> **Given information**
===== config.mk =====
export PLATFORM = sky130hd
export DESIGN_NAME = led_pwm_array_flat
export DESIGN_NICKNAME = d
export VERILOG_FILES = /design/src/rtl/led_pkg.sv /design/src/rtl/led_pwm_array_if.sv /design/src/rtl/led_sd_pwm.sv /design/src/rtl/led_pwm_array.sv /design/src/flat_wrapper.sv
export SDC_FILE = /design/constraint.sdc
export NUM_CORES = 1
export LEC_CHECK = 0
export BUFFER_PORTS_ARGS = -buffer_cell sky130_fd_sc_hd__buf_2
export CAP_MARGIN = 20
export CORE_MARGIN = 1
export CORE_UTILIZATION = 45
export CTS_CLUSTER_SIZE = 28
export DETAILED_ROUTE_END_ITERATION = 6
export PLACE_DENSITY_LB_ADDON = 0.2
export SLEW_MARGIN = 10
export SYNTH_ARGS = -nofsm -noshare
export SYNTH_HDL_FRONTEND = slang
export SYNTH_SLANG_ARGS = --single-unit

===== constraint.sdc =====
create_clock -name clk -period 2.98 [get_ports clk]
set_clock_uncertainty 0.15 [all_clocks]
set_input_delay 0.447 -clock clk [delete_from_list [all_inputs] [get_ports clk]]
set_output_delay 0.447 -clock clk [all_outputs]
set_load 0.01 [all_outputs]

===== src/rtl/led_pkg.sv =====
//------------------------------------------------------------------------------
// Module : led_pkg
// Brief  : Shared mode encoding for the LED PWM array.
// Rev    : 1.0 - initial release
//------------------------------------------------------------------------------
`default_nettype none

package led_pkg;

  localparam int MODE_W = 2;

  typedef enum logic [MODE_W-1:0] {
    LED_OFF     = 2'd0,
    LED_STATIC  = 2'd1,
    LED_BREATHE = 2'd2,
    LED_BLINK   = 2'd3
  } led_mode_e;

endpackage

`default_nettype wire


===== src/rtl/led_pwm_array_if.sv =====
//------------------------------------------------------------------------------
// Module : led_pwm_array_if
// Brief  : Channel configuration bus (write strobe, channel, mode, duty).
// Rev    : 1.0 - initial release
//------------------------------------------------------------------------------
`default_nettype none

interface led_pwm_array_if
  import led_pkg::*;
#(
  parameter int N_CH  = 4,
  parameter int PWM_W = 8
) ();

  localparam int CH_W = (N_CH > 1) ? $clog2(N_CH) : 1;

  logic             cfg_we;
  logic [CH_W-1:0]  cfg_ch;
  led_mode_e        cfg_mode;
  logic [PWM_W-1:0] cfg_duty;

  modport master (output cfg_we, cfg_ch, cfg_mode, cfg_duty);
  modport slave  (input  cfg_we, cfg_ch, cfg_mode, cfg_duty);

endinterface

`default_nettype wire


===== src/rtl/led_sd_pwm.sv =====
//------------------------------------------------------------------------------
// Module : led_sd_pwm
// Brief  : First-order sigma-delta modulator; output is the registered carry.
// Rev    : 1.0 - initial release
//------------------------------------------------------------------------------
`default_nettype none

module led_sd_pwm #(
  parameter int PWM_W = 8
) (
  input  logic             clk,
  input  logic             rst_n,
  input  logic [PWM_W-1:0] intensity,
  output logic             pwm_out
);

  logic [PWM_W-1:0] r_acc;
  logic [PWM_W:0]   w_sum;

  assign w_sum = {1'b0, r_acc} + {1'b0, intensity};

  always_ff @(posedge clk or negedge rst_n) begin
    if (!rst_n) begin
      r_acc   <= '0;
      pwm_out <= 1'b0;
    end else begin
      r_acc   <= w_sum[PWM_W-1:0];
      pwm_out <= w_sum[PWM_W];
    end
  end

endmodule

`default_nettype wire


===== src/rtl/led_pwm_array.sv =====
//------------------------------------------------------------------------------
// Module : led_pwm_array
// Brief  : Multi-channel LED driver (OFF/STATIC/BREATHE/BLINK) with shared
//          time-base. Define LED_GAMMA_EN for square-law intensity gamma.
// Rev    : 1.0 - initial release
//------------------------------------------------------------------------------
`default_nettype none

module led_pwm_array
  import led_pkg::*;
#(
  parameter int N_CH     = 4,
  parameter int PWM_W    = 8,
  parameter int TICK_DIV = 65536,
  parameter int BLINK_T  = 64
) (
  input  logic            clk,
  input  logic            rst_n,
  led_pwm_array_if.slave  cfg,
  output logic [N_CH-1:0] led
);

  localparam int CH_W  = (N_CH > 1) ? $clog2(N_CH) : 1;
  localparam int PRE_W = $clog2(TICK_DIV);
  localparam int BLK_W = (BLINK_T > 1) ? $clog2(BLINK_T) : 1;

  logic [PRE_W-1:0] r_presc;
  logic [PWM_W:0]   r_ramp;
  logic [BLK_W-1:0] r_blink_cnt;
  logic             r_blink_ph;
  logic             w_tick;
  logic [PWM_W-1:0] w_tri;
  logic             w_ch_ok;

  assign w_tick = (r_presc == PRE_W'(TICK_DIV - 1));
  assign w_tri  = r_ramp[PWM_W] ? r_ramp[PWM_W-1:0] : ~r_ramp[PWM_W-1:0];

  always_ff @(posedge clk or negedge rst_n) begin
    if (!rst_n) begin
      r_presc     <= '0;
      r_ramp      <= '0;
      r_blink_cnt <= '0;
      r_blink_ph  <= 1'b0;
    end else if (w_tick) begin
      r_presc <= '0;
      r_ramp  <= r_ramp + (PWM_W+1)'(1);
      if (r_blink_cnt == BLK_W'(BLINK_T - 1)) begin
        r_blink_cnt <= '0;
        r_blink_ph  <= ~r_blink_ph;
      end else begin
        r_blink_cnt <= r_blink_cnt + BLK_W'(1);
      end
    end else begin
      r_presc <= r_presc + PRE_W'(1);
    end
  end

  // A power-of-two channel count makes every cfg_ch encoding valid.
  if (N_CH == (1 << CH_W)) begin : g_ch_full
    assign w_ch_ok = 1'b1;
  end else begin : g_ch_part
    assign w_ch_ok = (cfg.cfg_ch < CH_W'(N_CH));
  end

  for (genvar i = 0; i < N_CH; i++) begin : g_ch
    led_mode_e        r_mode;
    logic [PWM_W-1:0] r_duty;
    logic [PWM_W-1:0] w_lin;
    logic [PWM_W-1:0] w_int;

    always_ff @(posedge clk or negedge rst_n) begin
      if (!rst_n) begin
        r_mode <= LED_OFF;
        r_duty <= '0;
      end else if (cfg.cfg_we && w_ch_ok && (cfg.cfg_ch == CH_W'(i))) begin
        r_mode <= cfg.cfg_mode;
        r_duty <= cfg.cfg_duty;
      end
    end

    always_comb begin
      w_lin = '0;
      case (r_mode)
        LED_STATIC:  w_lin = r_duty;
        LED_BREATHE: w_lin = w_tri;
        LED_BLINK:   w_lin = r_blink_ph ? r_duty : '0;
        default:     w_lin = '0;
      endcase
    end

`ifdef LED_GAMMA_EN
    localparam int SQ_W = 2 * PWM_W;
    assign w_int = PWM_W'((SQ_W'(w_lin) * SQ_W'(w_lin)) >> PWM_W);
`else
    assign w_int = w_lin;
`endif

    led_sd_pwm #(.PWM_W(PWM_W)) u_pwm (
      .clk       (clk),
      .rst_n     (rst_n),
      .intensity (w_int),
      .pwm_out   (led[i])
    );
  end

endmodule

`default_nettype wire


===== src/flat_wrapper.sv =====
// flat-port wrapper written by rule: the top's interface ports become plain ports
module led_pwm_array_flat import led_pkg::*;
#(
  parameter int N_CH     = 4,
  parameter int PWM_W    = 8,
  parameter int TICK_DIV = 65536,
  parameter int BLINK_T  = 64
)
  (clk, rst_n, led, cfg_cfg_we, cfg_cfg_ch, cfg_cfg_mode, cfg_cfg_duty);
  led_pwm_array_if #(.N_CH(N_CH), .PWM_W(PWM_W)) cfg_i ();
  input  logic clk;
  input  logic rst_n;
  output logic [N_CH-1:0] led;
  input wire logic [$bits(cfg_i.cfg_we)-1:0] cfg_cfg_we;
  input wire logic [$bits(cfg_i.cfg_ch)-1:0] cfg_cfg_ch;
  input wire logic [$bits(cfg_i.cfg_mode)-1:0] cfg_cfg_mode;
  input wire logic [$bits(cfg_i.cfg_duty)-1:0] cfg_cfg_duty;
  assign cfg_i.cfg_we = cfg_cfg_we;
  assign cfg_i.cfg_ch = cfg_cfg_ch;
  assign cfg_i.cfg_mode = cfg_cfg_mode;
  assign cfg_i.cfg_duty = cfg_cfg_duty;
  led_pwm_array #(.N_CH(N_CH), .PWM_W(PWM_W), .TICK_DIV(TICK_DIV), .BLINK_T(BLINK_T)) u_core (.clk(clk), .rst_n(rst_n), .cfg(cfg_i), .led(led));
endmodule

=== Word-level counts from Yosys, hierarchy flattened ===
Index checks and enable logic that the tools add are counted.

* $add $sub $neg: 7
* Equal/unequal tests: 17
* Multiplexer cells: 11
* Bitwise operators: 2
* Reduce and logical (&&, ||, !) cells: 6

{| class="wikitable"
|+ Operators by type and width
! kind !! number
|-
| case mux 8 bit (3 select lines) || 4
|-
| 2-to-1 mux 8 bit || 5
|-
| adder 8 x 8 -> 9 bit || 4
|-
| == test 2 bit (second input constant) || 10
|-
| adder 16 x 1 -> 16 bit (second input constant) || 1
|-
| == test 16 bit (second input constant) || 1
|-
| 2-to-1 mux 16 bit || 1
|-
| == test 2 x 1 -> 1 bit (second input constant) || 5
|-
| adder 9 x 1 -> 9 bit (second input constant) || 1
|-
| NOT 8 bit || 1
|-
| adder 6 x 1 -> 6 bit (second input constant) || 1
|-
| == test 6 bit (second input constant) || 1
|-
| 2-to-1 mux 6 bit || 1
|-
| logical AND 1 bit || 4
|-
| zero test 2 bit || 1
|-
| AND reduction 2 bit || 1
|-
| NOT 1 bit || 1
|}

* Bits in registers: 108
* Input bits: 15
* Output and inout bits: 4
* Word-level logic and storage cells: 63

=== Depth between registers and ports, before layout ===
Gate-level depths: netlist (run 1).

* Depth after elaboration: 4
* Mapped depth: 9
* Gate-level depth less buffers: 9

=== Modules after synthesis ===
Synthesis (run 1) repeated with hierarchy kept, for this count alone.

* Cells, all modules: 478
* Area, all modules: 5625.4 µm²

{| class="wikitable"
|+ Modules (own cells, without submodules)
! module !! times used !! cells an instance !! area an instance (µm²)
|-
| led_pwm_array || 1 || 274 || 3428.3
|-
| led_sd_pwm || 4 || 51 || 549.3
|}

=== Worst setup path after synthesis (run 1) ===
No wires, ideal clock.

* Path kind: register to register
* Start: register u_core.r_ramp[8]
* End: register u_core.g_ch[3].u_pwm.pwm_out
* Library setup time: 0.129 ns
* Data arrival time: 2.315 ns
* Path slack: 0.386 ns
* Stages on the path, launching flop included: 10
* Buffers on the path: 1
* Period minus slack after synthesis: 2.594 ns
* Cell sequence: dfrtp_1 > buf_2 > xnor2_1 > a22o_1 > ha_1 > fa_1 > a21o_1 > a21oi_1 > o21ai_0 > o41a_1

* Word-level cells in the longest chain between the ends: 3

{| class="wikitable"
|+ Ends and longest elaborated chain
! element !! RTL line !! RTL
|-
| from (decl) || led_pwm_array.sv:28 || <nowiki>logic [PWM_W:0] r_ramp;</nowiki>
|-
| from (signal assigned) || led_pwm_array.sv:46 || <nowiki>r_ramp <= r_ramp + (PWM_W+1)'(1);</nowiki>
|-
| 2-to-1 mux 8 bit || led_pwm_array.sv:36 || <nowiki>assign w_tri = r_ramp[PWM_W] ? r_ramp[PWM_W-1:0] : ~r_ramp[PWM_W-1:0];</nowiki>
|-
| case mux 8 bit (3 select lines) || led_pwm_array.sv:83 || <nowiki>case (r_mode)</nowiki>
|-
| adder 8 x 8 -> 9 bit || led_sd_pwm.sv:20 || <nowiki>assign w_sum = {1'b0, r_acc} + {1'b0, intensity};</nowiki>
|-
| net u_core.g_ch[3].u_pwm.w_sum[8] || led_sd_pwm.sv:18 || <nowiki>logic [PWM_W:0] w_sum;</nowiki>
|-
| to (signal assigned) || led_sd_pwm.sv:28 || <nowiki>pwm_out <= w_sum[PWM_W];</nowiki>
|-
| to (decl) || led_sd_pwm.sv:14 || <nowiki>output logic pwm_out</nowiki>
|}

The timed path passes the listed nets, and every way through them passes these cells.
A chain may end at the register's enable or synchronous reset.

=== Worst setup path in the final report (run 1) ===
* Start: register u_core.r_ramp[0]
* End: register u_core.g_ch[1].u_pwm.pwm_out

* Word-level cells in the longest chain between the ends: 4

{| class="wikitable"
|+ Ends and longest elaborated chain
! element !! RTL line
|-
| NOT 8 bit || led_pwm_array.sv:36
|-
| 2-to-1 mux 8 bit (*) || led_pwm_array.sv:36
|-
| case mux 8 bit (3 select lines) (*) || led_pwm_array.sv:83
|-
| adder 8 x 8 -> 9 bit (*) || led_sd_pwm.sv:20
|-
| net u_core.g_ch[1].u_pwm.w_sum[8] || led_sd_pwm.sv:18
|-
| to (signal assigned) || led_sd_pwm.sv:28
|-
| to (decl) || led_sd_pwm.sv:14
|}

Mark *: on every way through the listed nets, which the timed path passes. The rest lies on a longest branch.

==> impl_results.md, run 1 <==
* Initial Utilization at 46.0%
* Routed len/inst at 16.5 um
* Die area at 12700 um2
* Crit Path Category: register to register
* Synth top area cells: dfrtp_1 (49%), mux2_2 (8.8%), ha_1 (7.9%)
* Slew Limit Fails at 0
* Mapped Area at 5530 um2
* Die width at 113 um
* Pre-CTS setup slack at 0.233 ns
* Clock latency at the later pin of the worst-skew pair at 0.35 ns
* Yosys warns at 0
* Sink Count at 108
* Hold Buf Count CTS at 1
* First-pass GRT wire length at 17700 um
* Final net count at 546
* DR iter-0 viols at 188
* Number of global-route vias before repair at 3540
* Largest net degree at the start of global routing at 52
* Overall power at 5.18 mW
* Netlist cell types at 44
* Drt first pass iters at 4
* Critical Path, Cell by Cell: xnor2_1 > a22o_1 > ha_1 > fa_1 > a21o_1 > a21oi_1 > o21ai_0 > o41a_1
* Final worst setup slack at 0.245 ns
* FF-to-FF setup slack at 0.25 ns
* CTS tree: yes
* Final setup fails at 0
* Initial antenna violation count at 0
* Maxcap violations at 0
* Number of diodes at 0
* Status: complete, no violations
* Synth top area share at 48.9%
* Clock transition at path regs at 0.07 ns
* GPL Wtd Cong at 0.768
* I/O Pins at 19
* Sequential fraction of the synthesis area at 48.9%
* Cell Pwr Density at 844 nW/um2
* CP required at 3.05 ns
* All-Layer GR Usage at 18.3%
* Most frequent cell after synthesis: dfrtp_1
* Num CTS Buffers at 9
* Detailed-route vias per instance at 5.56
* Clock root buffer: clkbuf_16
* Leakage at 2.83 nW
* Worst path max stage delay at 0.43 ns
* Total grt overflow at 0
* Post-CTS setup repair buffer count at 0
* Count of cells resized by post-cts repair at 0
* Synth Area per Inst at 12.0 um2
* CP startpoint kind: register
* Relative slew slack at 50.8%
* Min-Delay Path Class: input port to register
* Clock Path Buffers at 2
* Chip height at 113 um
* Synth Flop Type: dfrtp_1
* Tightest Pin Transition at 0.733 ns
* Type of element capturing the critical path: register
* Ys async rst share at 100%
* Post-Synthesis Cells at 462
* Tmin final at 2.73 ns
* WP data arrival at 2.81 ns
* Buffers added on ports at 18
* Slowest CP cell: dfrtp_1
* Core Rows at 40
* Final period util at 91.8%
* Htree depth at 3
* Mapped Nets at 516
* Core ar. at 12000 um2
* Synth top cells by count: dfrtp_1 (108), mux2_2 (43), xnor2_1 (37)
* Unrepaired setup endpoints after global routing: false
* Area grow syn2layout at 11.1%
* Post-Route Setup TNS at 0 ns
* Highest clock rate at 366 MHz
* EDFF count, synth at 0
* Crit Path Max Fanout at 4
* Post-detailed-route count of antenna-violating nets at 0
* Final Hold Fails at 0
* # DRC at 0
* Post-Route WL at 10600 um
* Yosys top cell by area: dfrtp_1
* Share of cells above drive strength 1 at 19.4%
* Routed via count at 3573
* Post-DP HPWL at 7560 um
* Worst vdd ir at 0.000353 V
* Util after Layout at 51.1%
* Number of synthesized register bits at 108
[worst max-delay path, delay by kind of cell (launching register included)]
| kind | cells | cell delay (ns) |
|---|---|---|
| AOI/OAI and AO/OA | 5 | 1.15 |
| adders and majority gates | 2 | 0.62 |
| DFF | 1 | 0.43 |
| xor gates and xnor gates | 1 | 0.28 |
[cell type report]
cell class | instances | area [um2]
well taps | 147 | 184
clock inverters | 5 | 52.6
repair buffers | 33 | 220
inverters | 10 | 37.5
fillers | 1080 | 5870
flip-flops and latches | 108 | 2700
clock buffers | 10 | 239
multi-input cells | 330 | 2710
[power breakdown]
part | internal, mW | switching (mW) | leakage, nW
sequential | 1.85 | 0.150 | 1.33
combinational | 0.985 | 1.02 | 1.35
clock | 0.665 | 0.516 | 0.144
[metrics by stage]
step,instances,hold slack (ns),cell area [um2]
floorplan,462,0.00141,5530
global placement,627,0.307,5840
detailed placement,627,0.307,5840
CTS,643,0.234,6140
global route,643,0.249,6140
finish,643,0.251,6140
[routing by layer]
layer  GRT usage (%)  vias up  part of all wire (%)
met5               0        -                     0
met4            5.87        0                   1.2
met3            4.50        9                   4.5
met2            30.2       59                    48
met1            23.7     1781                    47
li1                -     1724                     -
[state kept, by name, indices dropped and copies added (netlist names)]
| register | count |
|---|---|
| u_core.r_presc | 16 |
| u_core.r_blink_cnt | 6 |
| u_core.g_ch.u_pwm.r_acc | 32 |
| u_core.g_ch.u_pwm.pwm_out | 4 |
| u_core.r_blink_ph | 1 |
| u_core.g_ch.r_mode | 8 |
| u_core.r_ramp | 9 |
| u_core.g_ch.r_duty | 32 |
[kinds of logic (layout without fill, tap and decap cells)]
| logic type | count (synthesis) | after routing | share of synthesized area, % |
|---|---|---|---|
| AOI/OAI and AO/OA | 84 | 84 | 11.7 |
| buffers and inverters | 24 | 58 | 2.20 |
| xor gates and xnor gates | 54 | 54 | 8.55 |
| muxes | 43 | 43 | 8.76 |
| and+or+nand+nor | 110 | 110 | 10.5 |
| adders and majority gates | 39 | 39 | 9.37 |
| DFF | 108 | 108 | 48.9 |
[worst paths after layout]
| check | from | endpoint | cells past startpoint |
|---|---|---|---|
| max | u_core.r_ramp[0] | u_core.g_ch[1].u_pwm.pwm_out | 8 |
| min | cfg_cfg_mode[1] | u_core.g_ch[3].r_mode[1] | 2 |
| max reg2reg | u_core.r_ramp[0] | u_core.g_ch[1].u_pwm.pwm_out | 8 |
| min reg2reg | u_core.r_blink_cnt[4] | u_core.r_blink_cnt[4] | 1 |
| max in group asynchronous | rst_n | u_core.r_presc[0] | 3 |
| min in group asynchronous | rst_n | u_core.g_ch[2].u_pwm.r_acc[5] | 2 |
[cell usage in the layout (no fill, tap or decap), drive strengths merged, types with 2 or more instances in the layout]
master  instances
buf            32
a22o           32
mux2           43
o41a            3
xnor2          37
inv            10
nor2           25
o21ai           6
nand3          14
o21bai          4
clkbuf         10
xor2           17
nor4            2
nand4           9
clkinv          3
and3           11
o41ai           3
ha             35
or3             4
nand3b          3
a21boi          4
or2             2
a21o            6
o211ai          8
nor2b           6
a21oi          12
dfrtp         108
nor3           11
nand2          21
fa              4
Note: power is estimated with default switching activity, not from simulation.
==> run 2: changes to the inputs <==
--- a/config.mk
+++ b/config.mk
@@ -5,10 +5,11 @@
 export SDC_FILE = /design/constraint.sdc
 export NUM_CORES = 1
 export LEC_CHECK = 0
+export ABC_AREA = 1
 export BUFFER_PORTS_ARGS = -buffer_cell sky130_fd_sc_hd__buf_2
 export CAP_MARGIN = 20
 export CORE_MARGIN = 1
-export CORE_UTILIZATION = 45
+export CORE_UTILIZATION = 50
 export CTS_CLUSTER_SIZE = 28
 export DETAILED_ROUTE_END_ITERATION = 6
 export PLACE_DENSITY_LB_ADDON = 0.2
==> run 2 against run 1 <==
  * The run now ends with design-rule violations left
  * Hold slack gained 0.036 ns
  * Synthesized area grew 8.8%
  * Sequential share of layout area is 3.1 points lower
  * Clock-buffer cell count rose by 1
  * Cell count increased by 37%
  * Flip-flop and latch count unchanged
  * Clock power is 25% higher
  * Register-to-register slack better by 0.06 ns
  * Die area down 2.0%
  * Maximum frequency up 2.2%
  * Cell area grew 7.6%
  * Setup slack better by 0.060 ns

> **What you are asked to do**
The required output is every line above from the one with "root buffer: clkbuf_16" down to the one with "strength 1 at 19.4%", restated word for word, ends included.

> **Solution for this problem**
* Clock root buffer: clkbuf_16
* Leakage at 2.83 nW
* Worst path max stage delay at 0.43 ns
* Total grt overflow at 0
* Post-CTS setup repair buffer count at 0
* Count of cells resized by post-cts repair at 0
* Synth Area per Inst at 12.0 um2
* CP startpoint kind: register
* Relative slew slack at 50.8%
* Min-Delay Path Class: input port to register
* Clock Path Buffers at 2
* Chip height at 113 um
* Synth Flop Type: dfrtp_1
* Tightest Pin Transition at 0.733 ns
* Type of element capturing the critical path: register
* Ys async rst share at 100%
* Post-Synthesis Cells at 462
* Tmin final at 2.73 ns
* WP data arrival at 2.81 ns
* Buffers added on ports at 18
* Slowest CP cell: dfrtp_1
* Core Rows at 40
* Final period util at 91.8%
* Htree depth at 3
* Mapped Nets at 516
* Core ar. at 12000 um2
* Synth top cells by count: dfrtp_1 (108), mux2_2 (43), xnor2_1 (37)
* Unrepaired setup endpoints after global routing: false
* Area grow syn2layout at 11.1%
* Post-Route Setup TNS at 0 ns
* Highest clock rate at 366 MHz
* EDFF count, synth at 0
* Crit Path Max Fanout at 4
* Post-detailed-route count of antenna-violating nets at 0
* Final Hold Fails at 0
* # DRC at 0
* Post-Route WL at 10600 um
* Yosys top cell by area: dfrtp_1
* Share of cells above drive strength 1 at 19.4%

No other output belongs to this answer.